Milano Cortina 2026 Olympics - Alpine Skiing - Women's Downhill 3rd Official Training - Tofane Alpine Skiing Centre, Belluno, Italy - February 07, 2026. Lindsey Vonn of United States in action during training. (Reuters)
Milano Cortina 2026 Olympics - Alpine Skiing - Women's Downhill 3rd Official Training - Tofane Alpine Skiing Centre, Belluno, Italy - February 07, 2026. Lindsey Vonn of United States in action during training. (Reuters)

Lindsey Vonn is back home in the US following a week of treatment at a hospital in Italy after breaking her left leg in the Olympic downhill at the Milan Cortina Games.

“Haven’t stood on my feet in over a week... been in a hospital bed immobile since my race. And although I’m not yet able to stand, being back on home soil feels amazing,” Vonn posted on X with an American flag emoji. “Huge thank you to everyone in Italy for taking good care of me.”
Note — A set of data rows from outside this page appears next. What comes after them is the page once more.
`flow/run.sh`:
```
#!/bin/bash
# OpenROAD 26Q1-2900-gdf79404cd8, Yosys 0.63+post, stock flow scripts
make -C /OpenROAD-flow-scripts/flow DESIGN_CONFIG=/design/flow/config.mk WORK_HOME=/design/flow/orfs finish
```
`flow/config.mk`:
```
export PLATFORM = sky130hd
export DESIGN_NAME = Question4
export DESIGN_NICKNAME = Question4
export VERILOG_FILES = /design/flow/design.v
export SDC_FILE = /design/flow/constraint.sdc
export NUM_CORES = 4
export LEC_CHECK = 1
export CORE_AREA = 10 10 98 98
export DIE_AREA = 0 0 108 108
```
`flow/constraint.sdc`:
```
current_design Question4

set clk_period 3.4
set clk_io_pct 0.2

create_clock -name clk0 -period $clk_period [get_ports {clk}]

set non_clock_inputs [all_inputs -no_clocks]
set_input_delay [expr $clk_period * $clk_io_pct] -clock clk0 $non_clock_inputs
set_output_delay [expr $clk_period * $clk_io_pct] -clock clk0 [all_outputs]
```
`flow/design.v`:
```
`timescale 1ns / 1ps
module Question4(clk, a, b, mult);
parameter N = 4;
input clk;	 
input [N-1:0] a, b;	 
output [(2*N-1):0] mult;	 
wire [N-1:0] aout, bout;	 
wire [(2*N-1):0] value, q1, q2;	 
flipFlopQ4 #(.N(N)) a1 (.clk(clk), .in(a), .out(aout)),
						  b1(.clk(clk), .in(b), .out(bout));
flipFlopQ4 #(.N(2*N)) q01 (.clk(clk), .in(value), .out(q1)),
							 q02 (.clk(clk), .in(q1), .out(q2)),
							 q03 (.clk(clk), .in(q2), .out(mult));
multiplyQ4 #(.N(N)) m1 (.op1(aout), .op2(bout), .multout(value));
endmodule
module tb_Question4;
	reg clk;
	reg [3:0] a, b;
	wire [7:0] mult;
	Question4 test1 (.clk(clk), .a(a), .b(b), .mult(mult));
	always begin
		clk = 0;
		#5 clk = 1;
		#5;
	end
	initial begin
		a = 4'b0010;
		b = 4'b1111;
		#10 a = 4'b1010;
			b = 4'b0111;
		#10 a = 4'b0111;
			b = 4'b0111;
		#10 a = 4'b1010;
			b = 4'b1100;
	end
endmodule
module flipFlopQ4 (clk, in, out);
parameter N = 4;
input clk;
input [N-1:0]in;
output reg [N-1:0]out;
always @ (posedge clk)
	out = in;
endmodule
module multiplyQ4 (op1, op2, multout);
parameter N = 4;
input [N-1:0]op1, op2;
output [2*N-1:0] multout;
assign multout = op1 * op2;
endmodule
```
==> impl_metrics.json <==
{
  "status": "finished, final reports clean",
  "grt_pass1_wl_um": 2656,
  "drive_above_1_share": 0.06604,
  "postSynthAreaPerCell_um2": 13.11,
  "rows": 32,
  "cts_num_sinks": 32,
  "grt_pass1_vias": 612,
  "syn-cell-area_um2": 1089,
  "clk_pin_slew_ps": 60,
  "ir_drop_mv": 0.1335,
  "cpMostUsedCell": "fa_1",
  "r2r_slack_ps": 780,
  "ctsHoldBuffers": 0,
  "drc": 0,
  "postRouteAntennaNets": 0,
  "cts_buffer_depth": 2,
  "finClkSkew_ps": 2.985,
  "setup_violations": 0,
  "period_used_share": 0.7714,
  "numCtsBuffers": 5,
  "critical_path_buf_inv_count": 1,
  "crit_path_end_kind": "register",
  "pwr-share-clk": 0.314,
  "pwr-share-seq": 0.558,
  "finalHoldViolCount": 0,
  "avgViaCountPerCell": 2.793,
  "p_sw_uw": 166.0,
  "die_h_um": 108,
  "setup_ws_ps": 777.4,
  "lay_top_cells": "dfxtp_1, clkdlybuf4s50_1, and2_1",
  "ys.flops": 32,
  "clk_latency_ps": 270,
  "reg2reg_from": "a1.out[0]",
  "cp_cell_sequence": "nand2_1 -> fa_1 -> inv_1 -> fa_1 -> ha_1 -> a211oi_1 -> or4b_1 -> o2111ai_1",
  "dp_hpwl_um": 1226,
  "antenna_found_initial": 0,
  "slew_headroom": 0.8376,
  "fp_util": 0.1423,
  "grt_max_degree": 10,
  "crit_path_max_incr_delay_ps": 530,
  "synth_adder_area_share": 0.2115,
  "crit_slowest_cell": "fa_1",
  "core_um2": 7647,
  "crit_path_start_kind": "register",
  "p_leak_uw": 0.0006166,
  "post_cts_buffers": 0,
  "path_depth": 8,
  "intPower_uw": 644.5,
  "portBuffers": 16,
  "clockRootBuffer": "clkbuf_8",
  "via_count": 581,
  "synth.distinct_cells": 18,
  "worstHoldPathType": "reg2reg",
  "drv_slew": 0,
  "yosysWarnings": 2,
  "routed_wirelength_um": 1547,
  "ys_sh_mux": 0,
  "drtIter0Drc": 11,
  "cts-resized-gates": 0,
  "comb_power_share": 0.128,
  "place_congestion": 0.7232,
  "reg2reg_to": "q01.out[7]",
  "arrival_ps": 2820,
  "die_w_um": 108,
  "tns_ps": 0,
  "crit_required_ps": 3600,
  "n_antenna_cell": 0,
  "synth.logic.top_family": "adder cells",
  "yosys_area_um2": 1089,
  "final_util": 0.1901,
  "grt_util_all_layers": 0.02833,
  "swShare": 0.2048,
  "htree_levels": 2,
  "yosys_cells": 83,
  "synth_cells": 83,
  "simple_gate_area_frac": 0.1080,
  "fmax_ghz": 0.3813,
  "layout_min_cycle_time_ps": 2623,
  "drv_cap": 0,
  "place_inst": 201,
  "warnings": 25,
  "place_ws_ps": 769.1,
  "ios": 17,
  "layout_top_cell": "dfxtp_1",
  "yosys.stat.seqShare": 0.5885,
  "xor_share": 0.02414,
  "critPathKind": "reg2reg",
  "chipArea_um2": 11660,
  "wl_per_cell_um": 7.438,
  "area_leaders": "dfxtp_1, ha_1, and2_1",
  "cts_tree": "yes",
  "cp_top_family": "adder cells",
  "largest_area_cell": "dfxtp_1",
  "yosysTopAreaCellShare": 0.5885,
  "p_per_area_nw_per_um2": 557.5,
  "worst_pin_slew_ps": 242.2,
  "final_cells": 208,
  "path_max_fanout": 4,
  "ys_sh_aoi": 0.05402,
  "grt_overflow": 0,
  "syn2layout_area_growth_pct": 33.56,
  "reg2reg_depth": 8,
  "firstDrtPassIters": 2,
  "hold_depth": 0,
  "startpoint": "a1.out[0]",
  "rsz0062_at_grt": "no",
  "crit_path_end": "q01.out[7]"
}
worst min path at each step:
stage | start | to | slack, ps
6_report | q02.out[5] | q03.out[5] | 320
5_1_grt | q02.out[7] | q03.out[7] | 330
4_1_cts | q02.out[1] | q03.out[1] | 330
**design/flow/design.v**
```verilog
`timescale 1ns / 1ps
module counter(rst, clk, count);
parameter M = 9;	 
parameter N = 4;	 
input rst, clk;	 
output reg [N-1:0]count;	 
always@(posedge clk) begin
	if (rst)
		count = 0;
	else
		count = (count < M) ? (count + 1) : 0;
end
endmodule
module tb_counter;
	reg rst, clk;
	wire [3:0]count;
	counter test1 (rst, clk, count);
	always begin
		clk = 0;
		#5 clk = 1;
		#5;
	end
	initial begin
		rst = 1;
		#7 rst = 0;
		#33 rst = 1;
		#7 rst = 0;
	end
endmodule
```
[design.v]
module BinaryCounter #(parameter n = 3) (input clk, reset,
 output reg [n-1:0] count);
always @(posedge clk, posedge reset) begin
if (reset == 1)begin
    count <= 0;
end
    else
    count <= count + 1;
end
endmodule
module ClkDivider #(parameter n = 50000000)(input clk, rst,
output reg clk_out);
reg [31:0] count;
always @(posedge(clk), posedge(rst))
begin
    if(rst == 1) begin
        count <= 32'b0;
        clk_out <= 1'b0;
    end
    else begin 
        if(count >= (n-1)) begin
            count <= 32'b0;
        clk_out <= ~clk_out;
    end
    else begin
        clk_out <= clk_out;
        count <= count + 1;
        end
    end
end
endmodule
module Decoder2x4(input [1:0] a, output reg [3:0] y);
always @(*) begin
case(a)
2'b00 : y = 4'b1110;
2'b01 : y = 4'b1101;
2'b10 : y = 4'b1011;
2'b11 : y = 4'b0111;
endcase
end
endmodule
module Mux4x1(input [1:0] s, input [7:0] a, b, c, d, output reg [7:0] out);
always @(a, b, c, d, s)
begin
case(s)
    2'b00 : out = a;
    2'b01 : out = b;
    2'b10 : out = c;
    2'b11 : out = d;
endcase
end
endmodule
module SevenSegmentDecoder(input[3:0] in, input showPoint, output reg[7:0] out);
always @(*) begin
  case(in)
    4'd0: out <= 8'b00000011;
    4'd1: out <= 8'b10011111;
    4'd2: out <= 8'b00100101;
    4'd3: out <= 8'b00001101;
    4'd4: out <= 8'b10011001;
    4'd5: out <= 8'b01001001;
    4'd6: out <= 8'b01000001;
    4'd7: out <= 8'b00011111;
    4'd8: out <= 8'b00000001;
    4'd9: out <= 8'b00001001;
    4'd10: out <= 8'b11111101;  
    default: out <= 8'b11111111;  
  endcase
    if(showPoint == 0)
      out[0] <= 1;
end
endmodule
The 41-year-old Vonn suffered a complex tibia fracture that has already been operated on multiple times following her Feb. 8 crash. She has said she'll need more surgery in the US.

Nine days before her fall in Cortina d'Ampezzo, Italy, Vonn ruptured the ACL in her left knee in another crash in Switzerland.

Even before then, all eyes had been on her as the feel-good story heading into the Olympics for her comeback after nearly six years of retirement.